During trial, the Browns and the defendants reached a settlement for $240,000. At a hearing before the trial court, William Brown testified that he and each of the children had suffered an equal loss and should therefore be divided equally, even though he was the only one that was a dependent. The supermarket argued that it should be allowed to assert a claim for subrogation against all of the settlement rather than just the one-seventh share that was going to be paid to William Brown. The trial court agreed with the plaintiff's proposed allocation and stated that the supermarket was only entitled to subrogation on one-seventh of the settlement. The case was appealed, but the Court of Appeals affirmed the trial court, although there was a dissenting opinion. The case was then appealed to the Supreme Court, but the application was denied.
Fortunately for workers' compensation subrogation holders, few jurisdictions have followed this precedent. The case Insurance Company of North America v. Wright is very similar to Menees, but with a very different result. (Insurance Company of North America v. Wright, 886 S.W.2d 337 (Tex.App.-HOUS. [1 Dist.], 1994).) In the Texas case, the surviving widow settled her third-party wrongful death case for $600,000. The widow, her three grown sons, and her mother-in-law decided to divide the $600,000 settlement so that the widow only received $100,000, and argued that the insurer had no rights to the funds except the $100,000 that was paid to the widow.
The Texas court held that a group of plaintiffs that includes both workers' compensation beneficiaries and non-beneficiaries cannot divide among themselves a lump sum settlement in a manner that prejudices the workers' compensation carrier's subrogation rights. Although the trial judge found that the proposed apportionment was fair and reasonable, the Court of Appeals found that this finding was against the great weight and preponderance of the evidence. The case was remanded back to the trial court for a jury trial to determine the amount of damages to be awarded to each plaintiff.
Similarly, the Massachusetts Supreme Court held in Eisner v. Hertz Corporation that a wrongful death settlement was subject to subrogation rights not only for beneficiaries under workers' compensation, but also non-beneficiaries. (Eisner v. Hertz Corporation, 407 N.E.2d 1286 (Mass., 1980).) A North Carolina Court of Appeals held similarly in Montgomery v. Bryant Supply Co. (Montgomery v. Bryant Supply Co. 373 S.E.2d 299 (N.C.App. 1999).)
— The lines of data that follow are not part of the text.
<file path="config.mk">
export PLATFORM = sky130hd
export DESIGN_NAME = uart_rx_param
export DESIGN_NICKNAME = d
export VERILOG_FILES = /design/src/rtl/uart_rx_param.sv
export SDC_FILE = /design/constraint.sdc
export NUM_CORES = 1
export LEC_CHECK = 0
export ABC_AREA = 1
export CAP_MARGIN = 30
export CORE_ASPECT_RATIO = 0.9
export CORE_MARGIN = 1.5
export CORE_UTILIZATION = 55
export CTS_CLUSTER_DIAMETER = 100
export DETAILED_ROUTE_END_ITERATION = 8
export GPL_TIMING_DRIVEN = 0
export HOLD_SLACK_MARGIN = 0.12
export PLACE_DENSITY = 0.77
export SYNTH_ARGS = -nofsm -noshare
export SYNTH_HDL_FRONTEND = slang
export SYNTH_SLANG_ARGS = --single-unit
</file>
<file path="constraint.sdc">
create_clock -name clk -period 2.2 [get_ports clk]
set_clock_uncertainty 0.2 [all_clocks]
set_input_delay 0.44 -clock clk [delete_from_list [all_inputs] [get_ports clk]]
set_output_delay 0.44 -clock clk [all_outputs]
set_load 0.03 [all_outputs]
</file>
<file path="src/rtl/uart_rx_param.sv">
// uart_rx_param: parametrised UART receiver with a 2-flop synchronizer, 3-sample majority voting and a valid/ready output register.
// Optional parity checking is compiled in when the macro UART_RX_PARITY_EN is defined.
`timescale 1ns/1ps
module uart_rx_param #(
  parameter int FREQ       = 50_000_000,
  parameter int RATE       = 2_000_000,
  parameter int DATA_BITS  = 8,
  parameter int STOP_BITS  = 1,
  parameter bit PARITY_ODD = 1'b0
) (
  input  logic                 clk,
  input  logic                 rst_n,
  input  logic                 i_rx,
  output logic [DATA_BITS-1:0] o_data,
  output logic                 o_vld,
  input  logic                 i_rdy,
  output logic                 o_frame_err,
  output logic                 o_parity_err,
  output logic                 o_overrun
);

  localparam int            DIV       = FREQ / RATE;
  localparam int            CW        = (DIV > 1) ? $clog2(DIV) : 1;
  localparam logic [CW-1:0] CNT_MAX   = CW'(DIV - 1);
  localparam logic [CW-1:0] CNT_HALF  = CW'(DIV / 2);
  localparam logic [3:0]    LAST_DATA = 4'(DATA_BITS - 1);
  localparam logic [3:0]    LAST_STOP = 4'(STOP_BITS - 1);

  generate
    if (DIV < 4 || DATA_BITS < 5 || DATA_BITS > 9 || STOP_BITS < 1 || STOP_BITS > 2) begin : g_bad_cfg
      $error("uart_rx_param: unsupported configuration (DIV must be >= 4, DATA_BITS 5..9, STOP_BITS 1..2)");
    end
  endgenerate

  typedef enum logic [2:0] {
    ST_IDLE   = 3'd0,
    ST_START  = 3'd1,
    ST_DATA   = 3'd2,
`ifdef UART_RX_PARITY_EN
    ST_PARITY = 3'd3,
`endif
    ST_STOP   = 3'd4
  } state_t;

`ifdef UART_RX_PARITY_EN
  function automatic logic parity_err_calc(input logic [DATA_BITS-1:0] d, input logic p, input logic odd);
    return (^d) ^ p ^ odd;
  endfunction
`endif

  logic [1:0]           sync_r;
  logic                 rx_s, rx_d1_r, rx_d2_r, maj_s, fall_s;
  logic [CW-1:0]        cnt_r;
  logic                 en_s;
  state_t               state_r, state_n_s;
  logic [3:0]           bit_cnt_r;
  logic [DATA_BITS-1:0] shift_r;
  logic                 ferr_r, done_r;
  logic                 start_s, bit_clr_s, bit_inc_s, shift_s, stop_s, err_clr_s, done_s, perr_cap_s;

  assign rx_s   = sync_r[1];
  assign maj_s  = (rx_s & rx_d1_r) | (rx_s & rx_d2_r) | (rx_d1_r & rx_d2_r);
  assign fall_s = rx_d1_r & ~rx_s;
  assign en_s   = (state_r != ST_IDLE) && (cnt_r == CNT_MAX);

  // Input synchronizer and 3-deep sample history
  always_ff @(posedge clk or negedge rst_n) begin
    if (!rst_n) begin
      sync_r  <= 2'b11;
      rx_d1_r <= 1'b1;
      rx_d2_r <= 1'b1;
    end else begin
      sync_r  <= {sync_r[0], i_rx};
      rx_d1_r <= rx_s;
      rx_d2_r <= rx_d1_r;
    end
  end

  // Baud counter: re-phased on start detect so en lands mid-bit
  always_ff @(posedge clk or negedge rst_n) begin
    if (!rst_n) begin
      cnt_r <= '0;
    end else if (start_s) begin
      cnt_r <= CNT_HALF;
    end else if (cnt_r == CNT_MAX) begin
      cnt_r <= '0;
    end else begin
      cnt_r <= cnt_r + {{(CW-1){1'b0}}, 1'b1};
    end
  end

  // State register
  always_ff @(posedge clk or negedge rst_n) begin
    if (!rst_n) begin
      state_r <= ST_IDLE;
    end else begin
      state_r <= state_n_s;
    end
  end

  // Next-state and datapath control
  always_comb begin
    state_n_s  = state_r;
    start_s    = 1'b0;
    bit_clr_s  = 1'b0;
    bit_inc_s  = 1'b0;
    shift_s    = 1'b0;
    stop_s     = 1'b0;
    err_clr_s  = 1'b0;
    done_s     = 1'b0;
    perr_cap_s = 1'b0;
    case (state_r)
      ST_IDLE: begin
        if (fall_s) begin
          start_s   = 1'b1;
          state_n_s = ST_START;
        end else begin
          state_n_s = ST_IDLE;
        end
      end
      ST_START: begin
        if (!en_s) begin
          state_n_s = ST_START;
        end else if (maj_s) begin
          state_n_s = ST_IDLE;
        end else begin
          bit_clr_s = 1'b1;
          err_clr_s = 1'b1;
          state_n_s = ST_DATA;
        end
      end
      ST_DATA: begin
        if (!en_s) begin
          state_n_s = ST_DATA;
        end else if (bit_cnt_r == LAST_DATA) begin
          shift_s   = 1'b1;
          bit_clr_s = 1'b1;
`ifdef UART_RX_PARITY_EN
          state_n_s = ST_PARITY;
`else
          state_n_s = ST_STOP;
`endif
        end else begin
          shift_s   = 1'b1;
          bit_inc_s = 1'b1;
          state_n_s = ST_DATA;
        end
      end
`ifdef UART_RX_PARITY_EN
      ST_PARITY: begin
        if (en_s) begin
          perr_cap_s = 1'b1;
          state_n_s  = ST_STOP;
        end else begin
          state_n_s  = ST_PARITY;
        end
      end
`endif
      ST_STOP: begin
        if (!en_s) begin
          state_n_s = ST_STOP;
        end else if (bit_cnt_r == LAST_STOP) begin
          stop_s    = 1'b1;
          done_s    = 1'b1;
          state_n_s = ST_IDLE;
        end else begin
          stop_s    = 1'b1;
          bit_inc_s = 1'b1;
          state_n_s = ST_STOP;
        end
      end
      default: begin
        state_n_s = ST_IDLE;
      end
    endcase
  end

  // Bit counter, shift register and per-frame framing error
  always_ff @(posedge clk or negedge rst_n) begin
    if (!rst_n) begin
      bit_cnt_r <= 4'd0;
      shift_r   <= '0;
      ferr_r    <= 1'b0;
      done_r    <= 1'b0;
    end else begin
      done_r <= done_s;
      if (bit_clr_s) begin
        bit_cnt_r <= 4'd0;
      end else if (bit_inc_s) begin
        bit_cnt_r <= bit_cnt_r + 4'd1;
      end
      if (shift_s) begin
        shift_r <= {maj_s, shift_r[DATA_BITS-1:1]};
      end
      if (err_clr_s) begin
        ferr_r <= 1'b0;
      end else if (stop_s) begin
        ferr_r <= ferr_r | ~maj_s;
      end
    end
  end

`ifdef UART_RX_PARITY_EN
  logic perr_r;

  // Parity error captured from the parity slot
  always_ff @(posedge clk or negedge rst_n) begin
    if (!rst_n) begin
      perr_r <= 1'b0;
    end else if (err_clr_s) begin
      perr_r <= 1'b0;
    end else if (perr_cap_s) begin
      perr_r <= parity_err_calc(shift_r, maj_s, PARITY_ODD);
    end
  end
`else
  assign o_parity_err = 1'b0;
`endif

  // Output holding register: a completed frame is dropped if the held word is not being taken
  always_ff @(posedge clk or negedge rst_n) begin
    if (!rst_n) begin
      o_data       <= '0;
      o_vld        <= 1'b0;
      o_frame_err  <= 1'b0;
      o_overrun    <= 1'b0;
`ifdef UART_RX_PARITY_EN
      o_parity_err <= 1'b0;
`endif
    end else begin
      o_overrun <= 1'b0;
      if (done_r) begin
        if (!o_vld || i_rdy) begin
          o_data       <= shift_r;
          o_frame_err  <= ferr_r;
          o_vld        <= 1'b1;
`ifdef UART_RX_PARITY_EN
          o_parity_err <= perr_r;
`endif
        end else begin
          o_overrun <= 1'b1;
        end
      end else if (o_vld && i_rdy) begin
        o_vld <= 1'b0;
      end
    end
  end

endmodule

</file>
; ---- Yosys cells after proc, flatten, opt, wreduce, memory -nomap -nowiden
; Cells that the tools add are included.
[op_classes]
n_addsub = 2
n_eq_ne = 6
n_mux = 38
n_bitwise = 9
reduce_logical = 12
[ops]
columns = op, count
row1 = 2-to-1 mux 1 bit, 25
row2 = 2-to-1 mux 3 bit, 4
row3 = case mux 3 bit (4 select lines), 1
row4 = 2-to-1 mux 5 bit, 2
row5 = 2-to-1 mux 4 bit, 2
row6 = nonzero test 2 bit, 3
row7 = adder 5 x 1 -> 5 bit (second input constant), 1
row8 = equality test 5 bit (second input constant), 1
row9 = adder 4 x 1 -> 4 bit (second input constant), 1
row10 = bitwise AND 1 bit, 4
row11 = equality test 4 x 3 -> 1 bit (second input constant), 1
row12 = zero test 4 bit, 1
row13 = 2-to-1 mux 2 bit, 2
row14 = case mux 1 bit (2 select lines), 2
row15 = AND reduction 2 bit, 2
row16 = equality test 3 x 1 -> 1 bit (second input constant), 1
row17 = equality test 3 x 2 -> 1 bit (second input constant), 1
row18 = equality test 3 bit (second input constant), 1
row19 = zero test 3 bit, 1
row20 = bitwise OR 1 bit, 3
row21 = nonzero test 3 bit, 1
row22 = logical AND 1 bit, 2
row23 = != test 2 x 1 -> 1 bit (second input constant), 1
row24 = NOT 1 bit, 2
row25 = 2 further kinds, 2
[totals]
register_bits = 37
elab_cells = 80

; ---- Logic depth before layout (Yosys ltp)
; Gate-level depths: netlist of run 1.
[depth]
depth_word = 7
depth_mapped = 10
ltp_nobuf = 9

; ---- Least setup slack after synthesis of run 1
; Ideal clock, no wire load.
[synth_timing]
path_type = flip-flop to flip-flop
from = register cnt_r[0]
to = register bit_cnt_r[3]
setup_time_ps = 117
t_arrival_ps = 1251
t_required_ps = 1883
slack_ps = 632
path_stages_with_launch = 11
n_path_buf = 1
synth_period_minus_slack_ps = 1568
cell_sequence = dfrtp_1 -> inv_1 -> ha_1 -> nand2_1 -> nor2_4 -> buf_6 -> nand2_4 -> nor2_4 -> nand2_2 -> nand3_1 -> nand2_1
[synth_via]
elab_chain_len = 5
elab_cells_between_ends = 10
[synth_lines]
columns = element, line_no
row1 = from (decl), 53  ; logic [CW-1:0] cnt_r;
row2 = from (signal assigned), 88  ; cnt_r <= cnt_r + {{(CW-1){1'b0}}, 1'b1};
row3 = equality test 5 bit *, 64  ; assign en_s = (state_r != ST_IDLE) && (cnt_r == CNT_MAX);
row4 = logical AND 1 bit *, 64
row5 = 2-to-1 mux 1 bit (on tied branches), "133, 122, 160"
row6 = case mux 1 bit (2 select lines), 112  ; case (state_r)
row7 = 2-to-1 mux 4 bit / nonzero test 2 bit (equally long branches), -
row8 = to (signal assigned), 190  ; bit_cnt_r <= bit_cnt_r + 4'd1;
row9 = to (decl), 56  ; logic [3:0] bit_cnt_r;
; Mark *: on every way between the ends. The rest lies on a longest branch, timed or not.
; A chain may end at the register's enable or synchronous reset.

; ---- Worst setup path after layout of run 1
[layout_timing]
from = register o_data[4]
to = output port o_data[4]
[layout_rtl]
columns = element, line_no
row1 = from (decl), 14  ; output logic [DATA_BITS-1:0] o_data,
row2 = from (signal assigned), 234  ; o_data <= shift_r;
; No word-level cell between the ends.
Although the Menees case may be an aberration, the fact that this issue has come up in several other jurisdictions shows that this could be an area of concern for a workers' compensation insurer.
Pain and Suffering
Another gambit used to defeat subrogation rights is to allocate a portion of the settlement for pain and suffering. The argument essentially is that because workers' compensation benefits do not include monies for pain and suffering, they are outside of the subrogation rights of the insurer. For example, in the Illinois Supreme Court case of Page v. Hibbard, the plaintiff and his wife entered into a settlement for $24,000, which was the policy limits for the third-party defendant's insurance coverage. (Page v. Hibbard, 518 N.E.2d 69 (Ill. 1988).)
In the settlement, $6,000 of the payment to the husband was for his pain and suffering, which was argued not to be subject to the workers' compensation interests. However, the Illinois Court of Appeals held (as the majority of courts have), that an employer that has paid compensation to an injured employee under the Act is entitled to reimbursement for the entire third-party recovery, even though some or all parts of the compensation for damages are not compensable under the Act, such as pain and suffering.
A much more ingenious ploy was sought by the plaintiff/claimant in Dearing v. Perry. (Dearing v. Perry, 499 N.E.2d, 268 (Ind.App. 1 Dist., 1986).) In this case, the workers' compensation claimant filed her third-party action against the defendant for only pain and suffering and disfiguring scarring. She then settled her case for $50,000. The plaintiff/claimant then argued that the entire amount that she received in the settlement was not subject to the carrier's lien. This Indiana Appellate Court held that the carrier's lien applied to any amounts recovered by an injured employee, no matter what it was called. It rationalized its decision on a willingness to preclude collusion between the employee and tortfeasor in arbitrarily apportioning the settlement in an attempt to evade the statutory lien. It therefore appears that the "pain and suffering" ploy has not been extremely successful for claimants, but this does not preclude a particularly creative attorney from taking another stab at it with a different wrinkle.
Loss of Consortium
Far more successful than either of the two preceding schemes is the "loss of consortium" allocation ploy. Here, the settlement is apportioned between the claimant and his spouse based on the spouse's independent claim for loss of consortium. In the Eisner case mentioned above, the settlement of the $105,000 called for $5,000 to be paid to the widow for loss of consortium. The Massachusetts Supreme Court held that the insurer was not entitled to reimbursement on this amount since it is an independent cause of action. This decision was probably not difficult for the Court to make, since the $5,000 allocation was reasonable compared to the total settlement of $105,000.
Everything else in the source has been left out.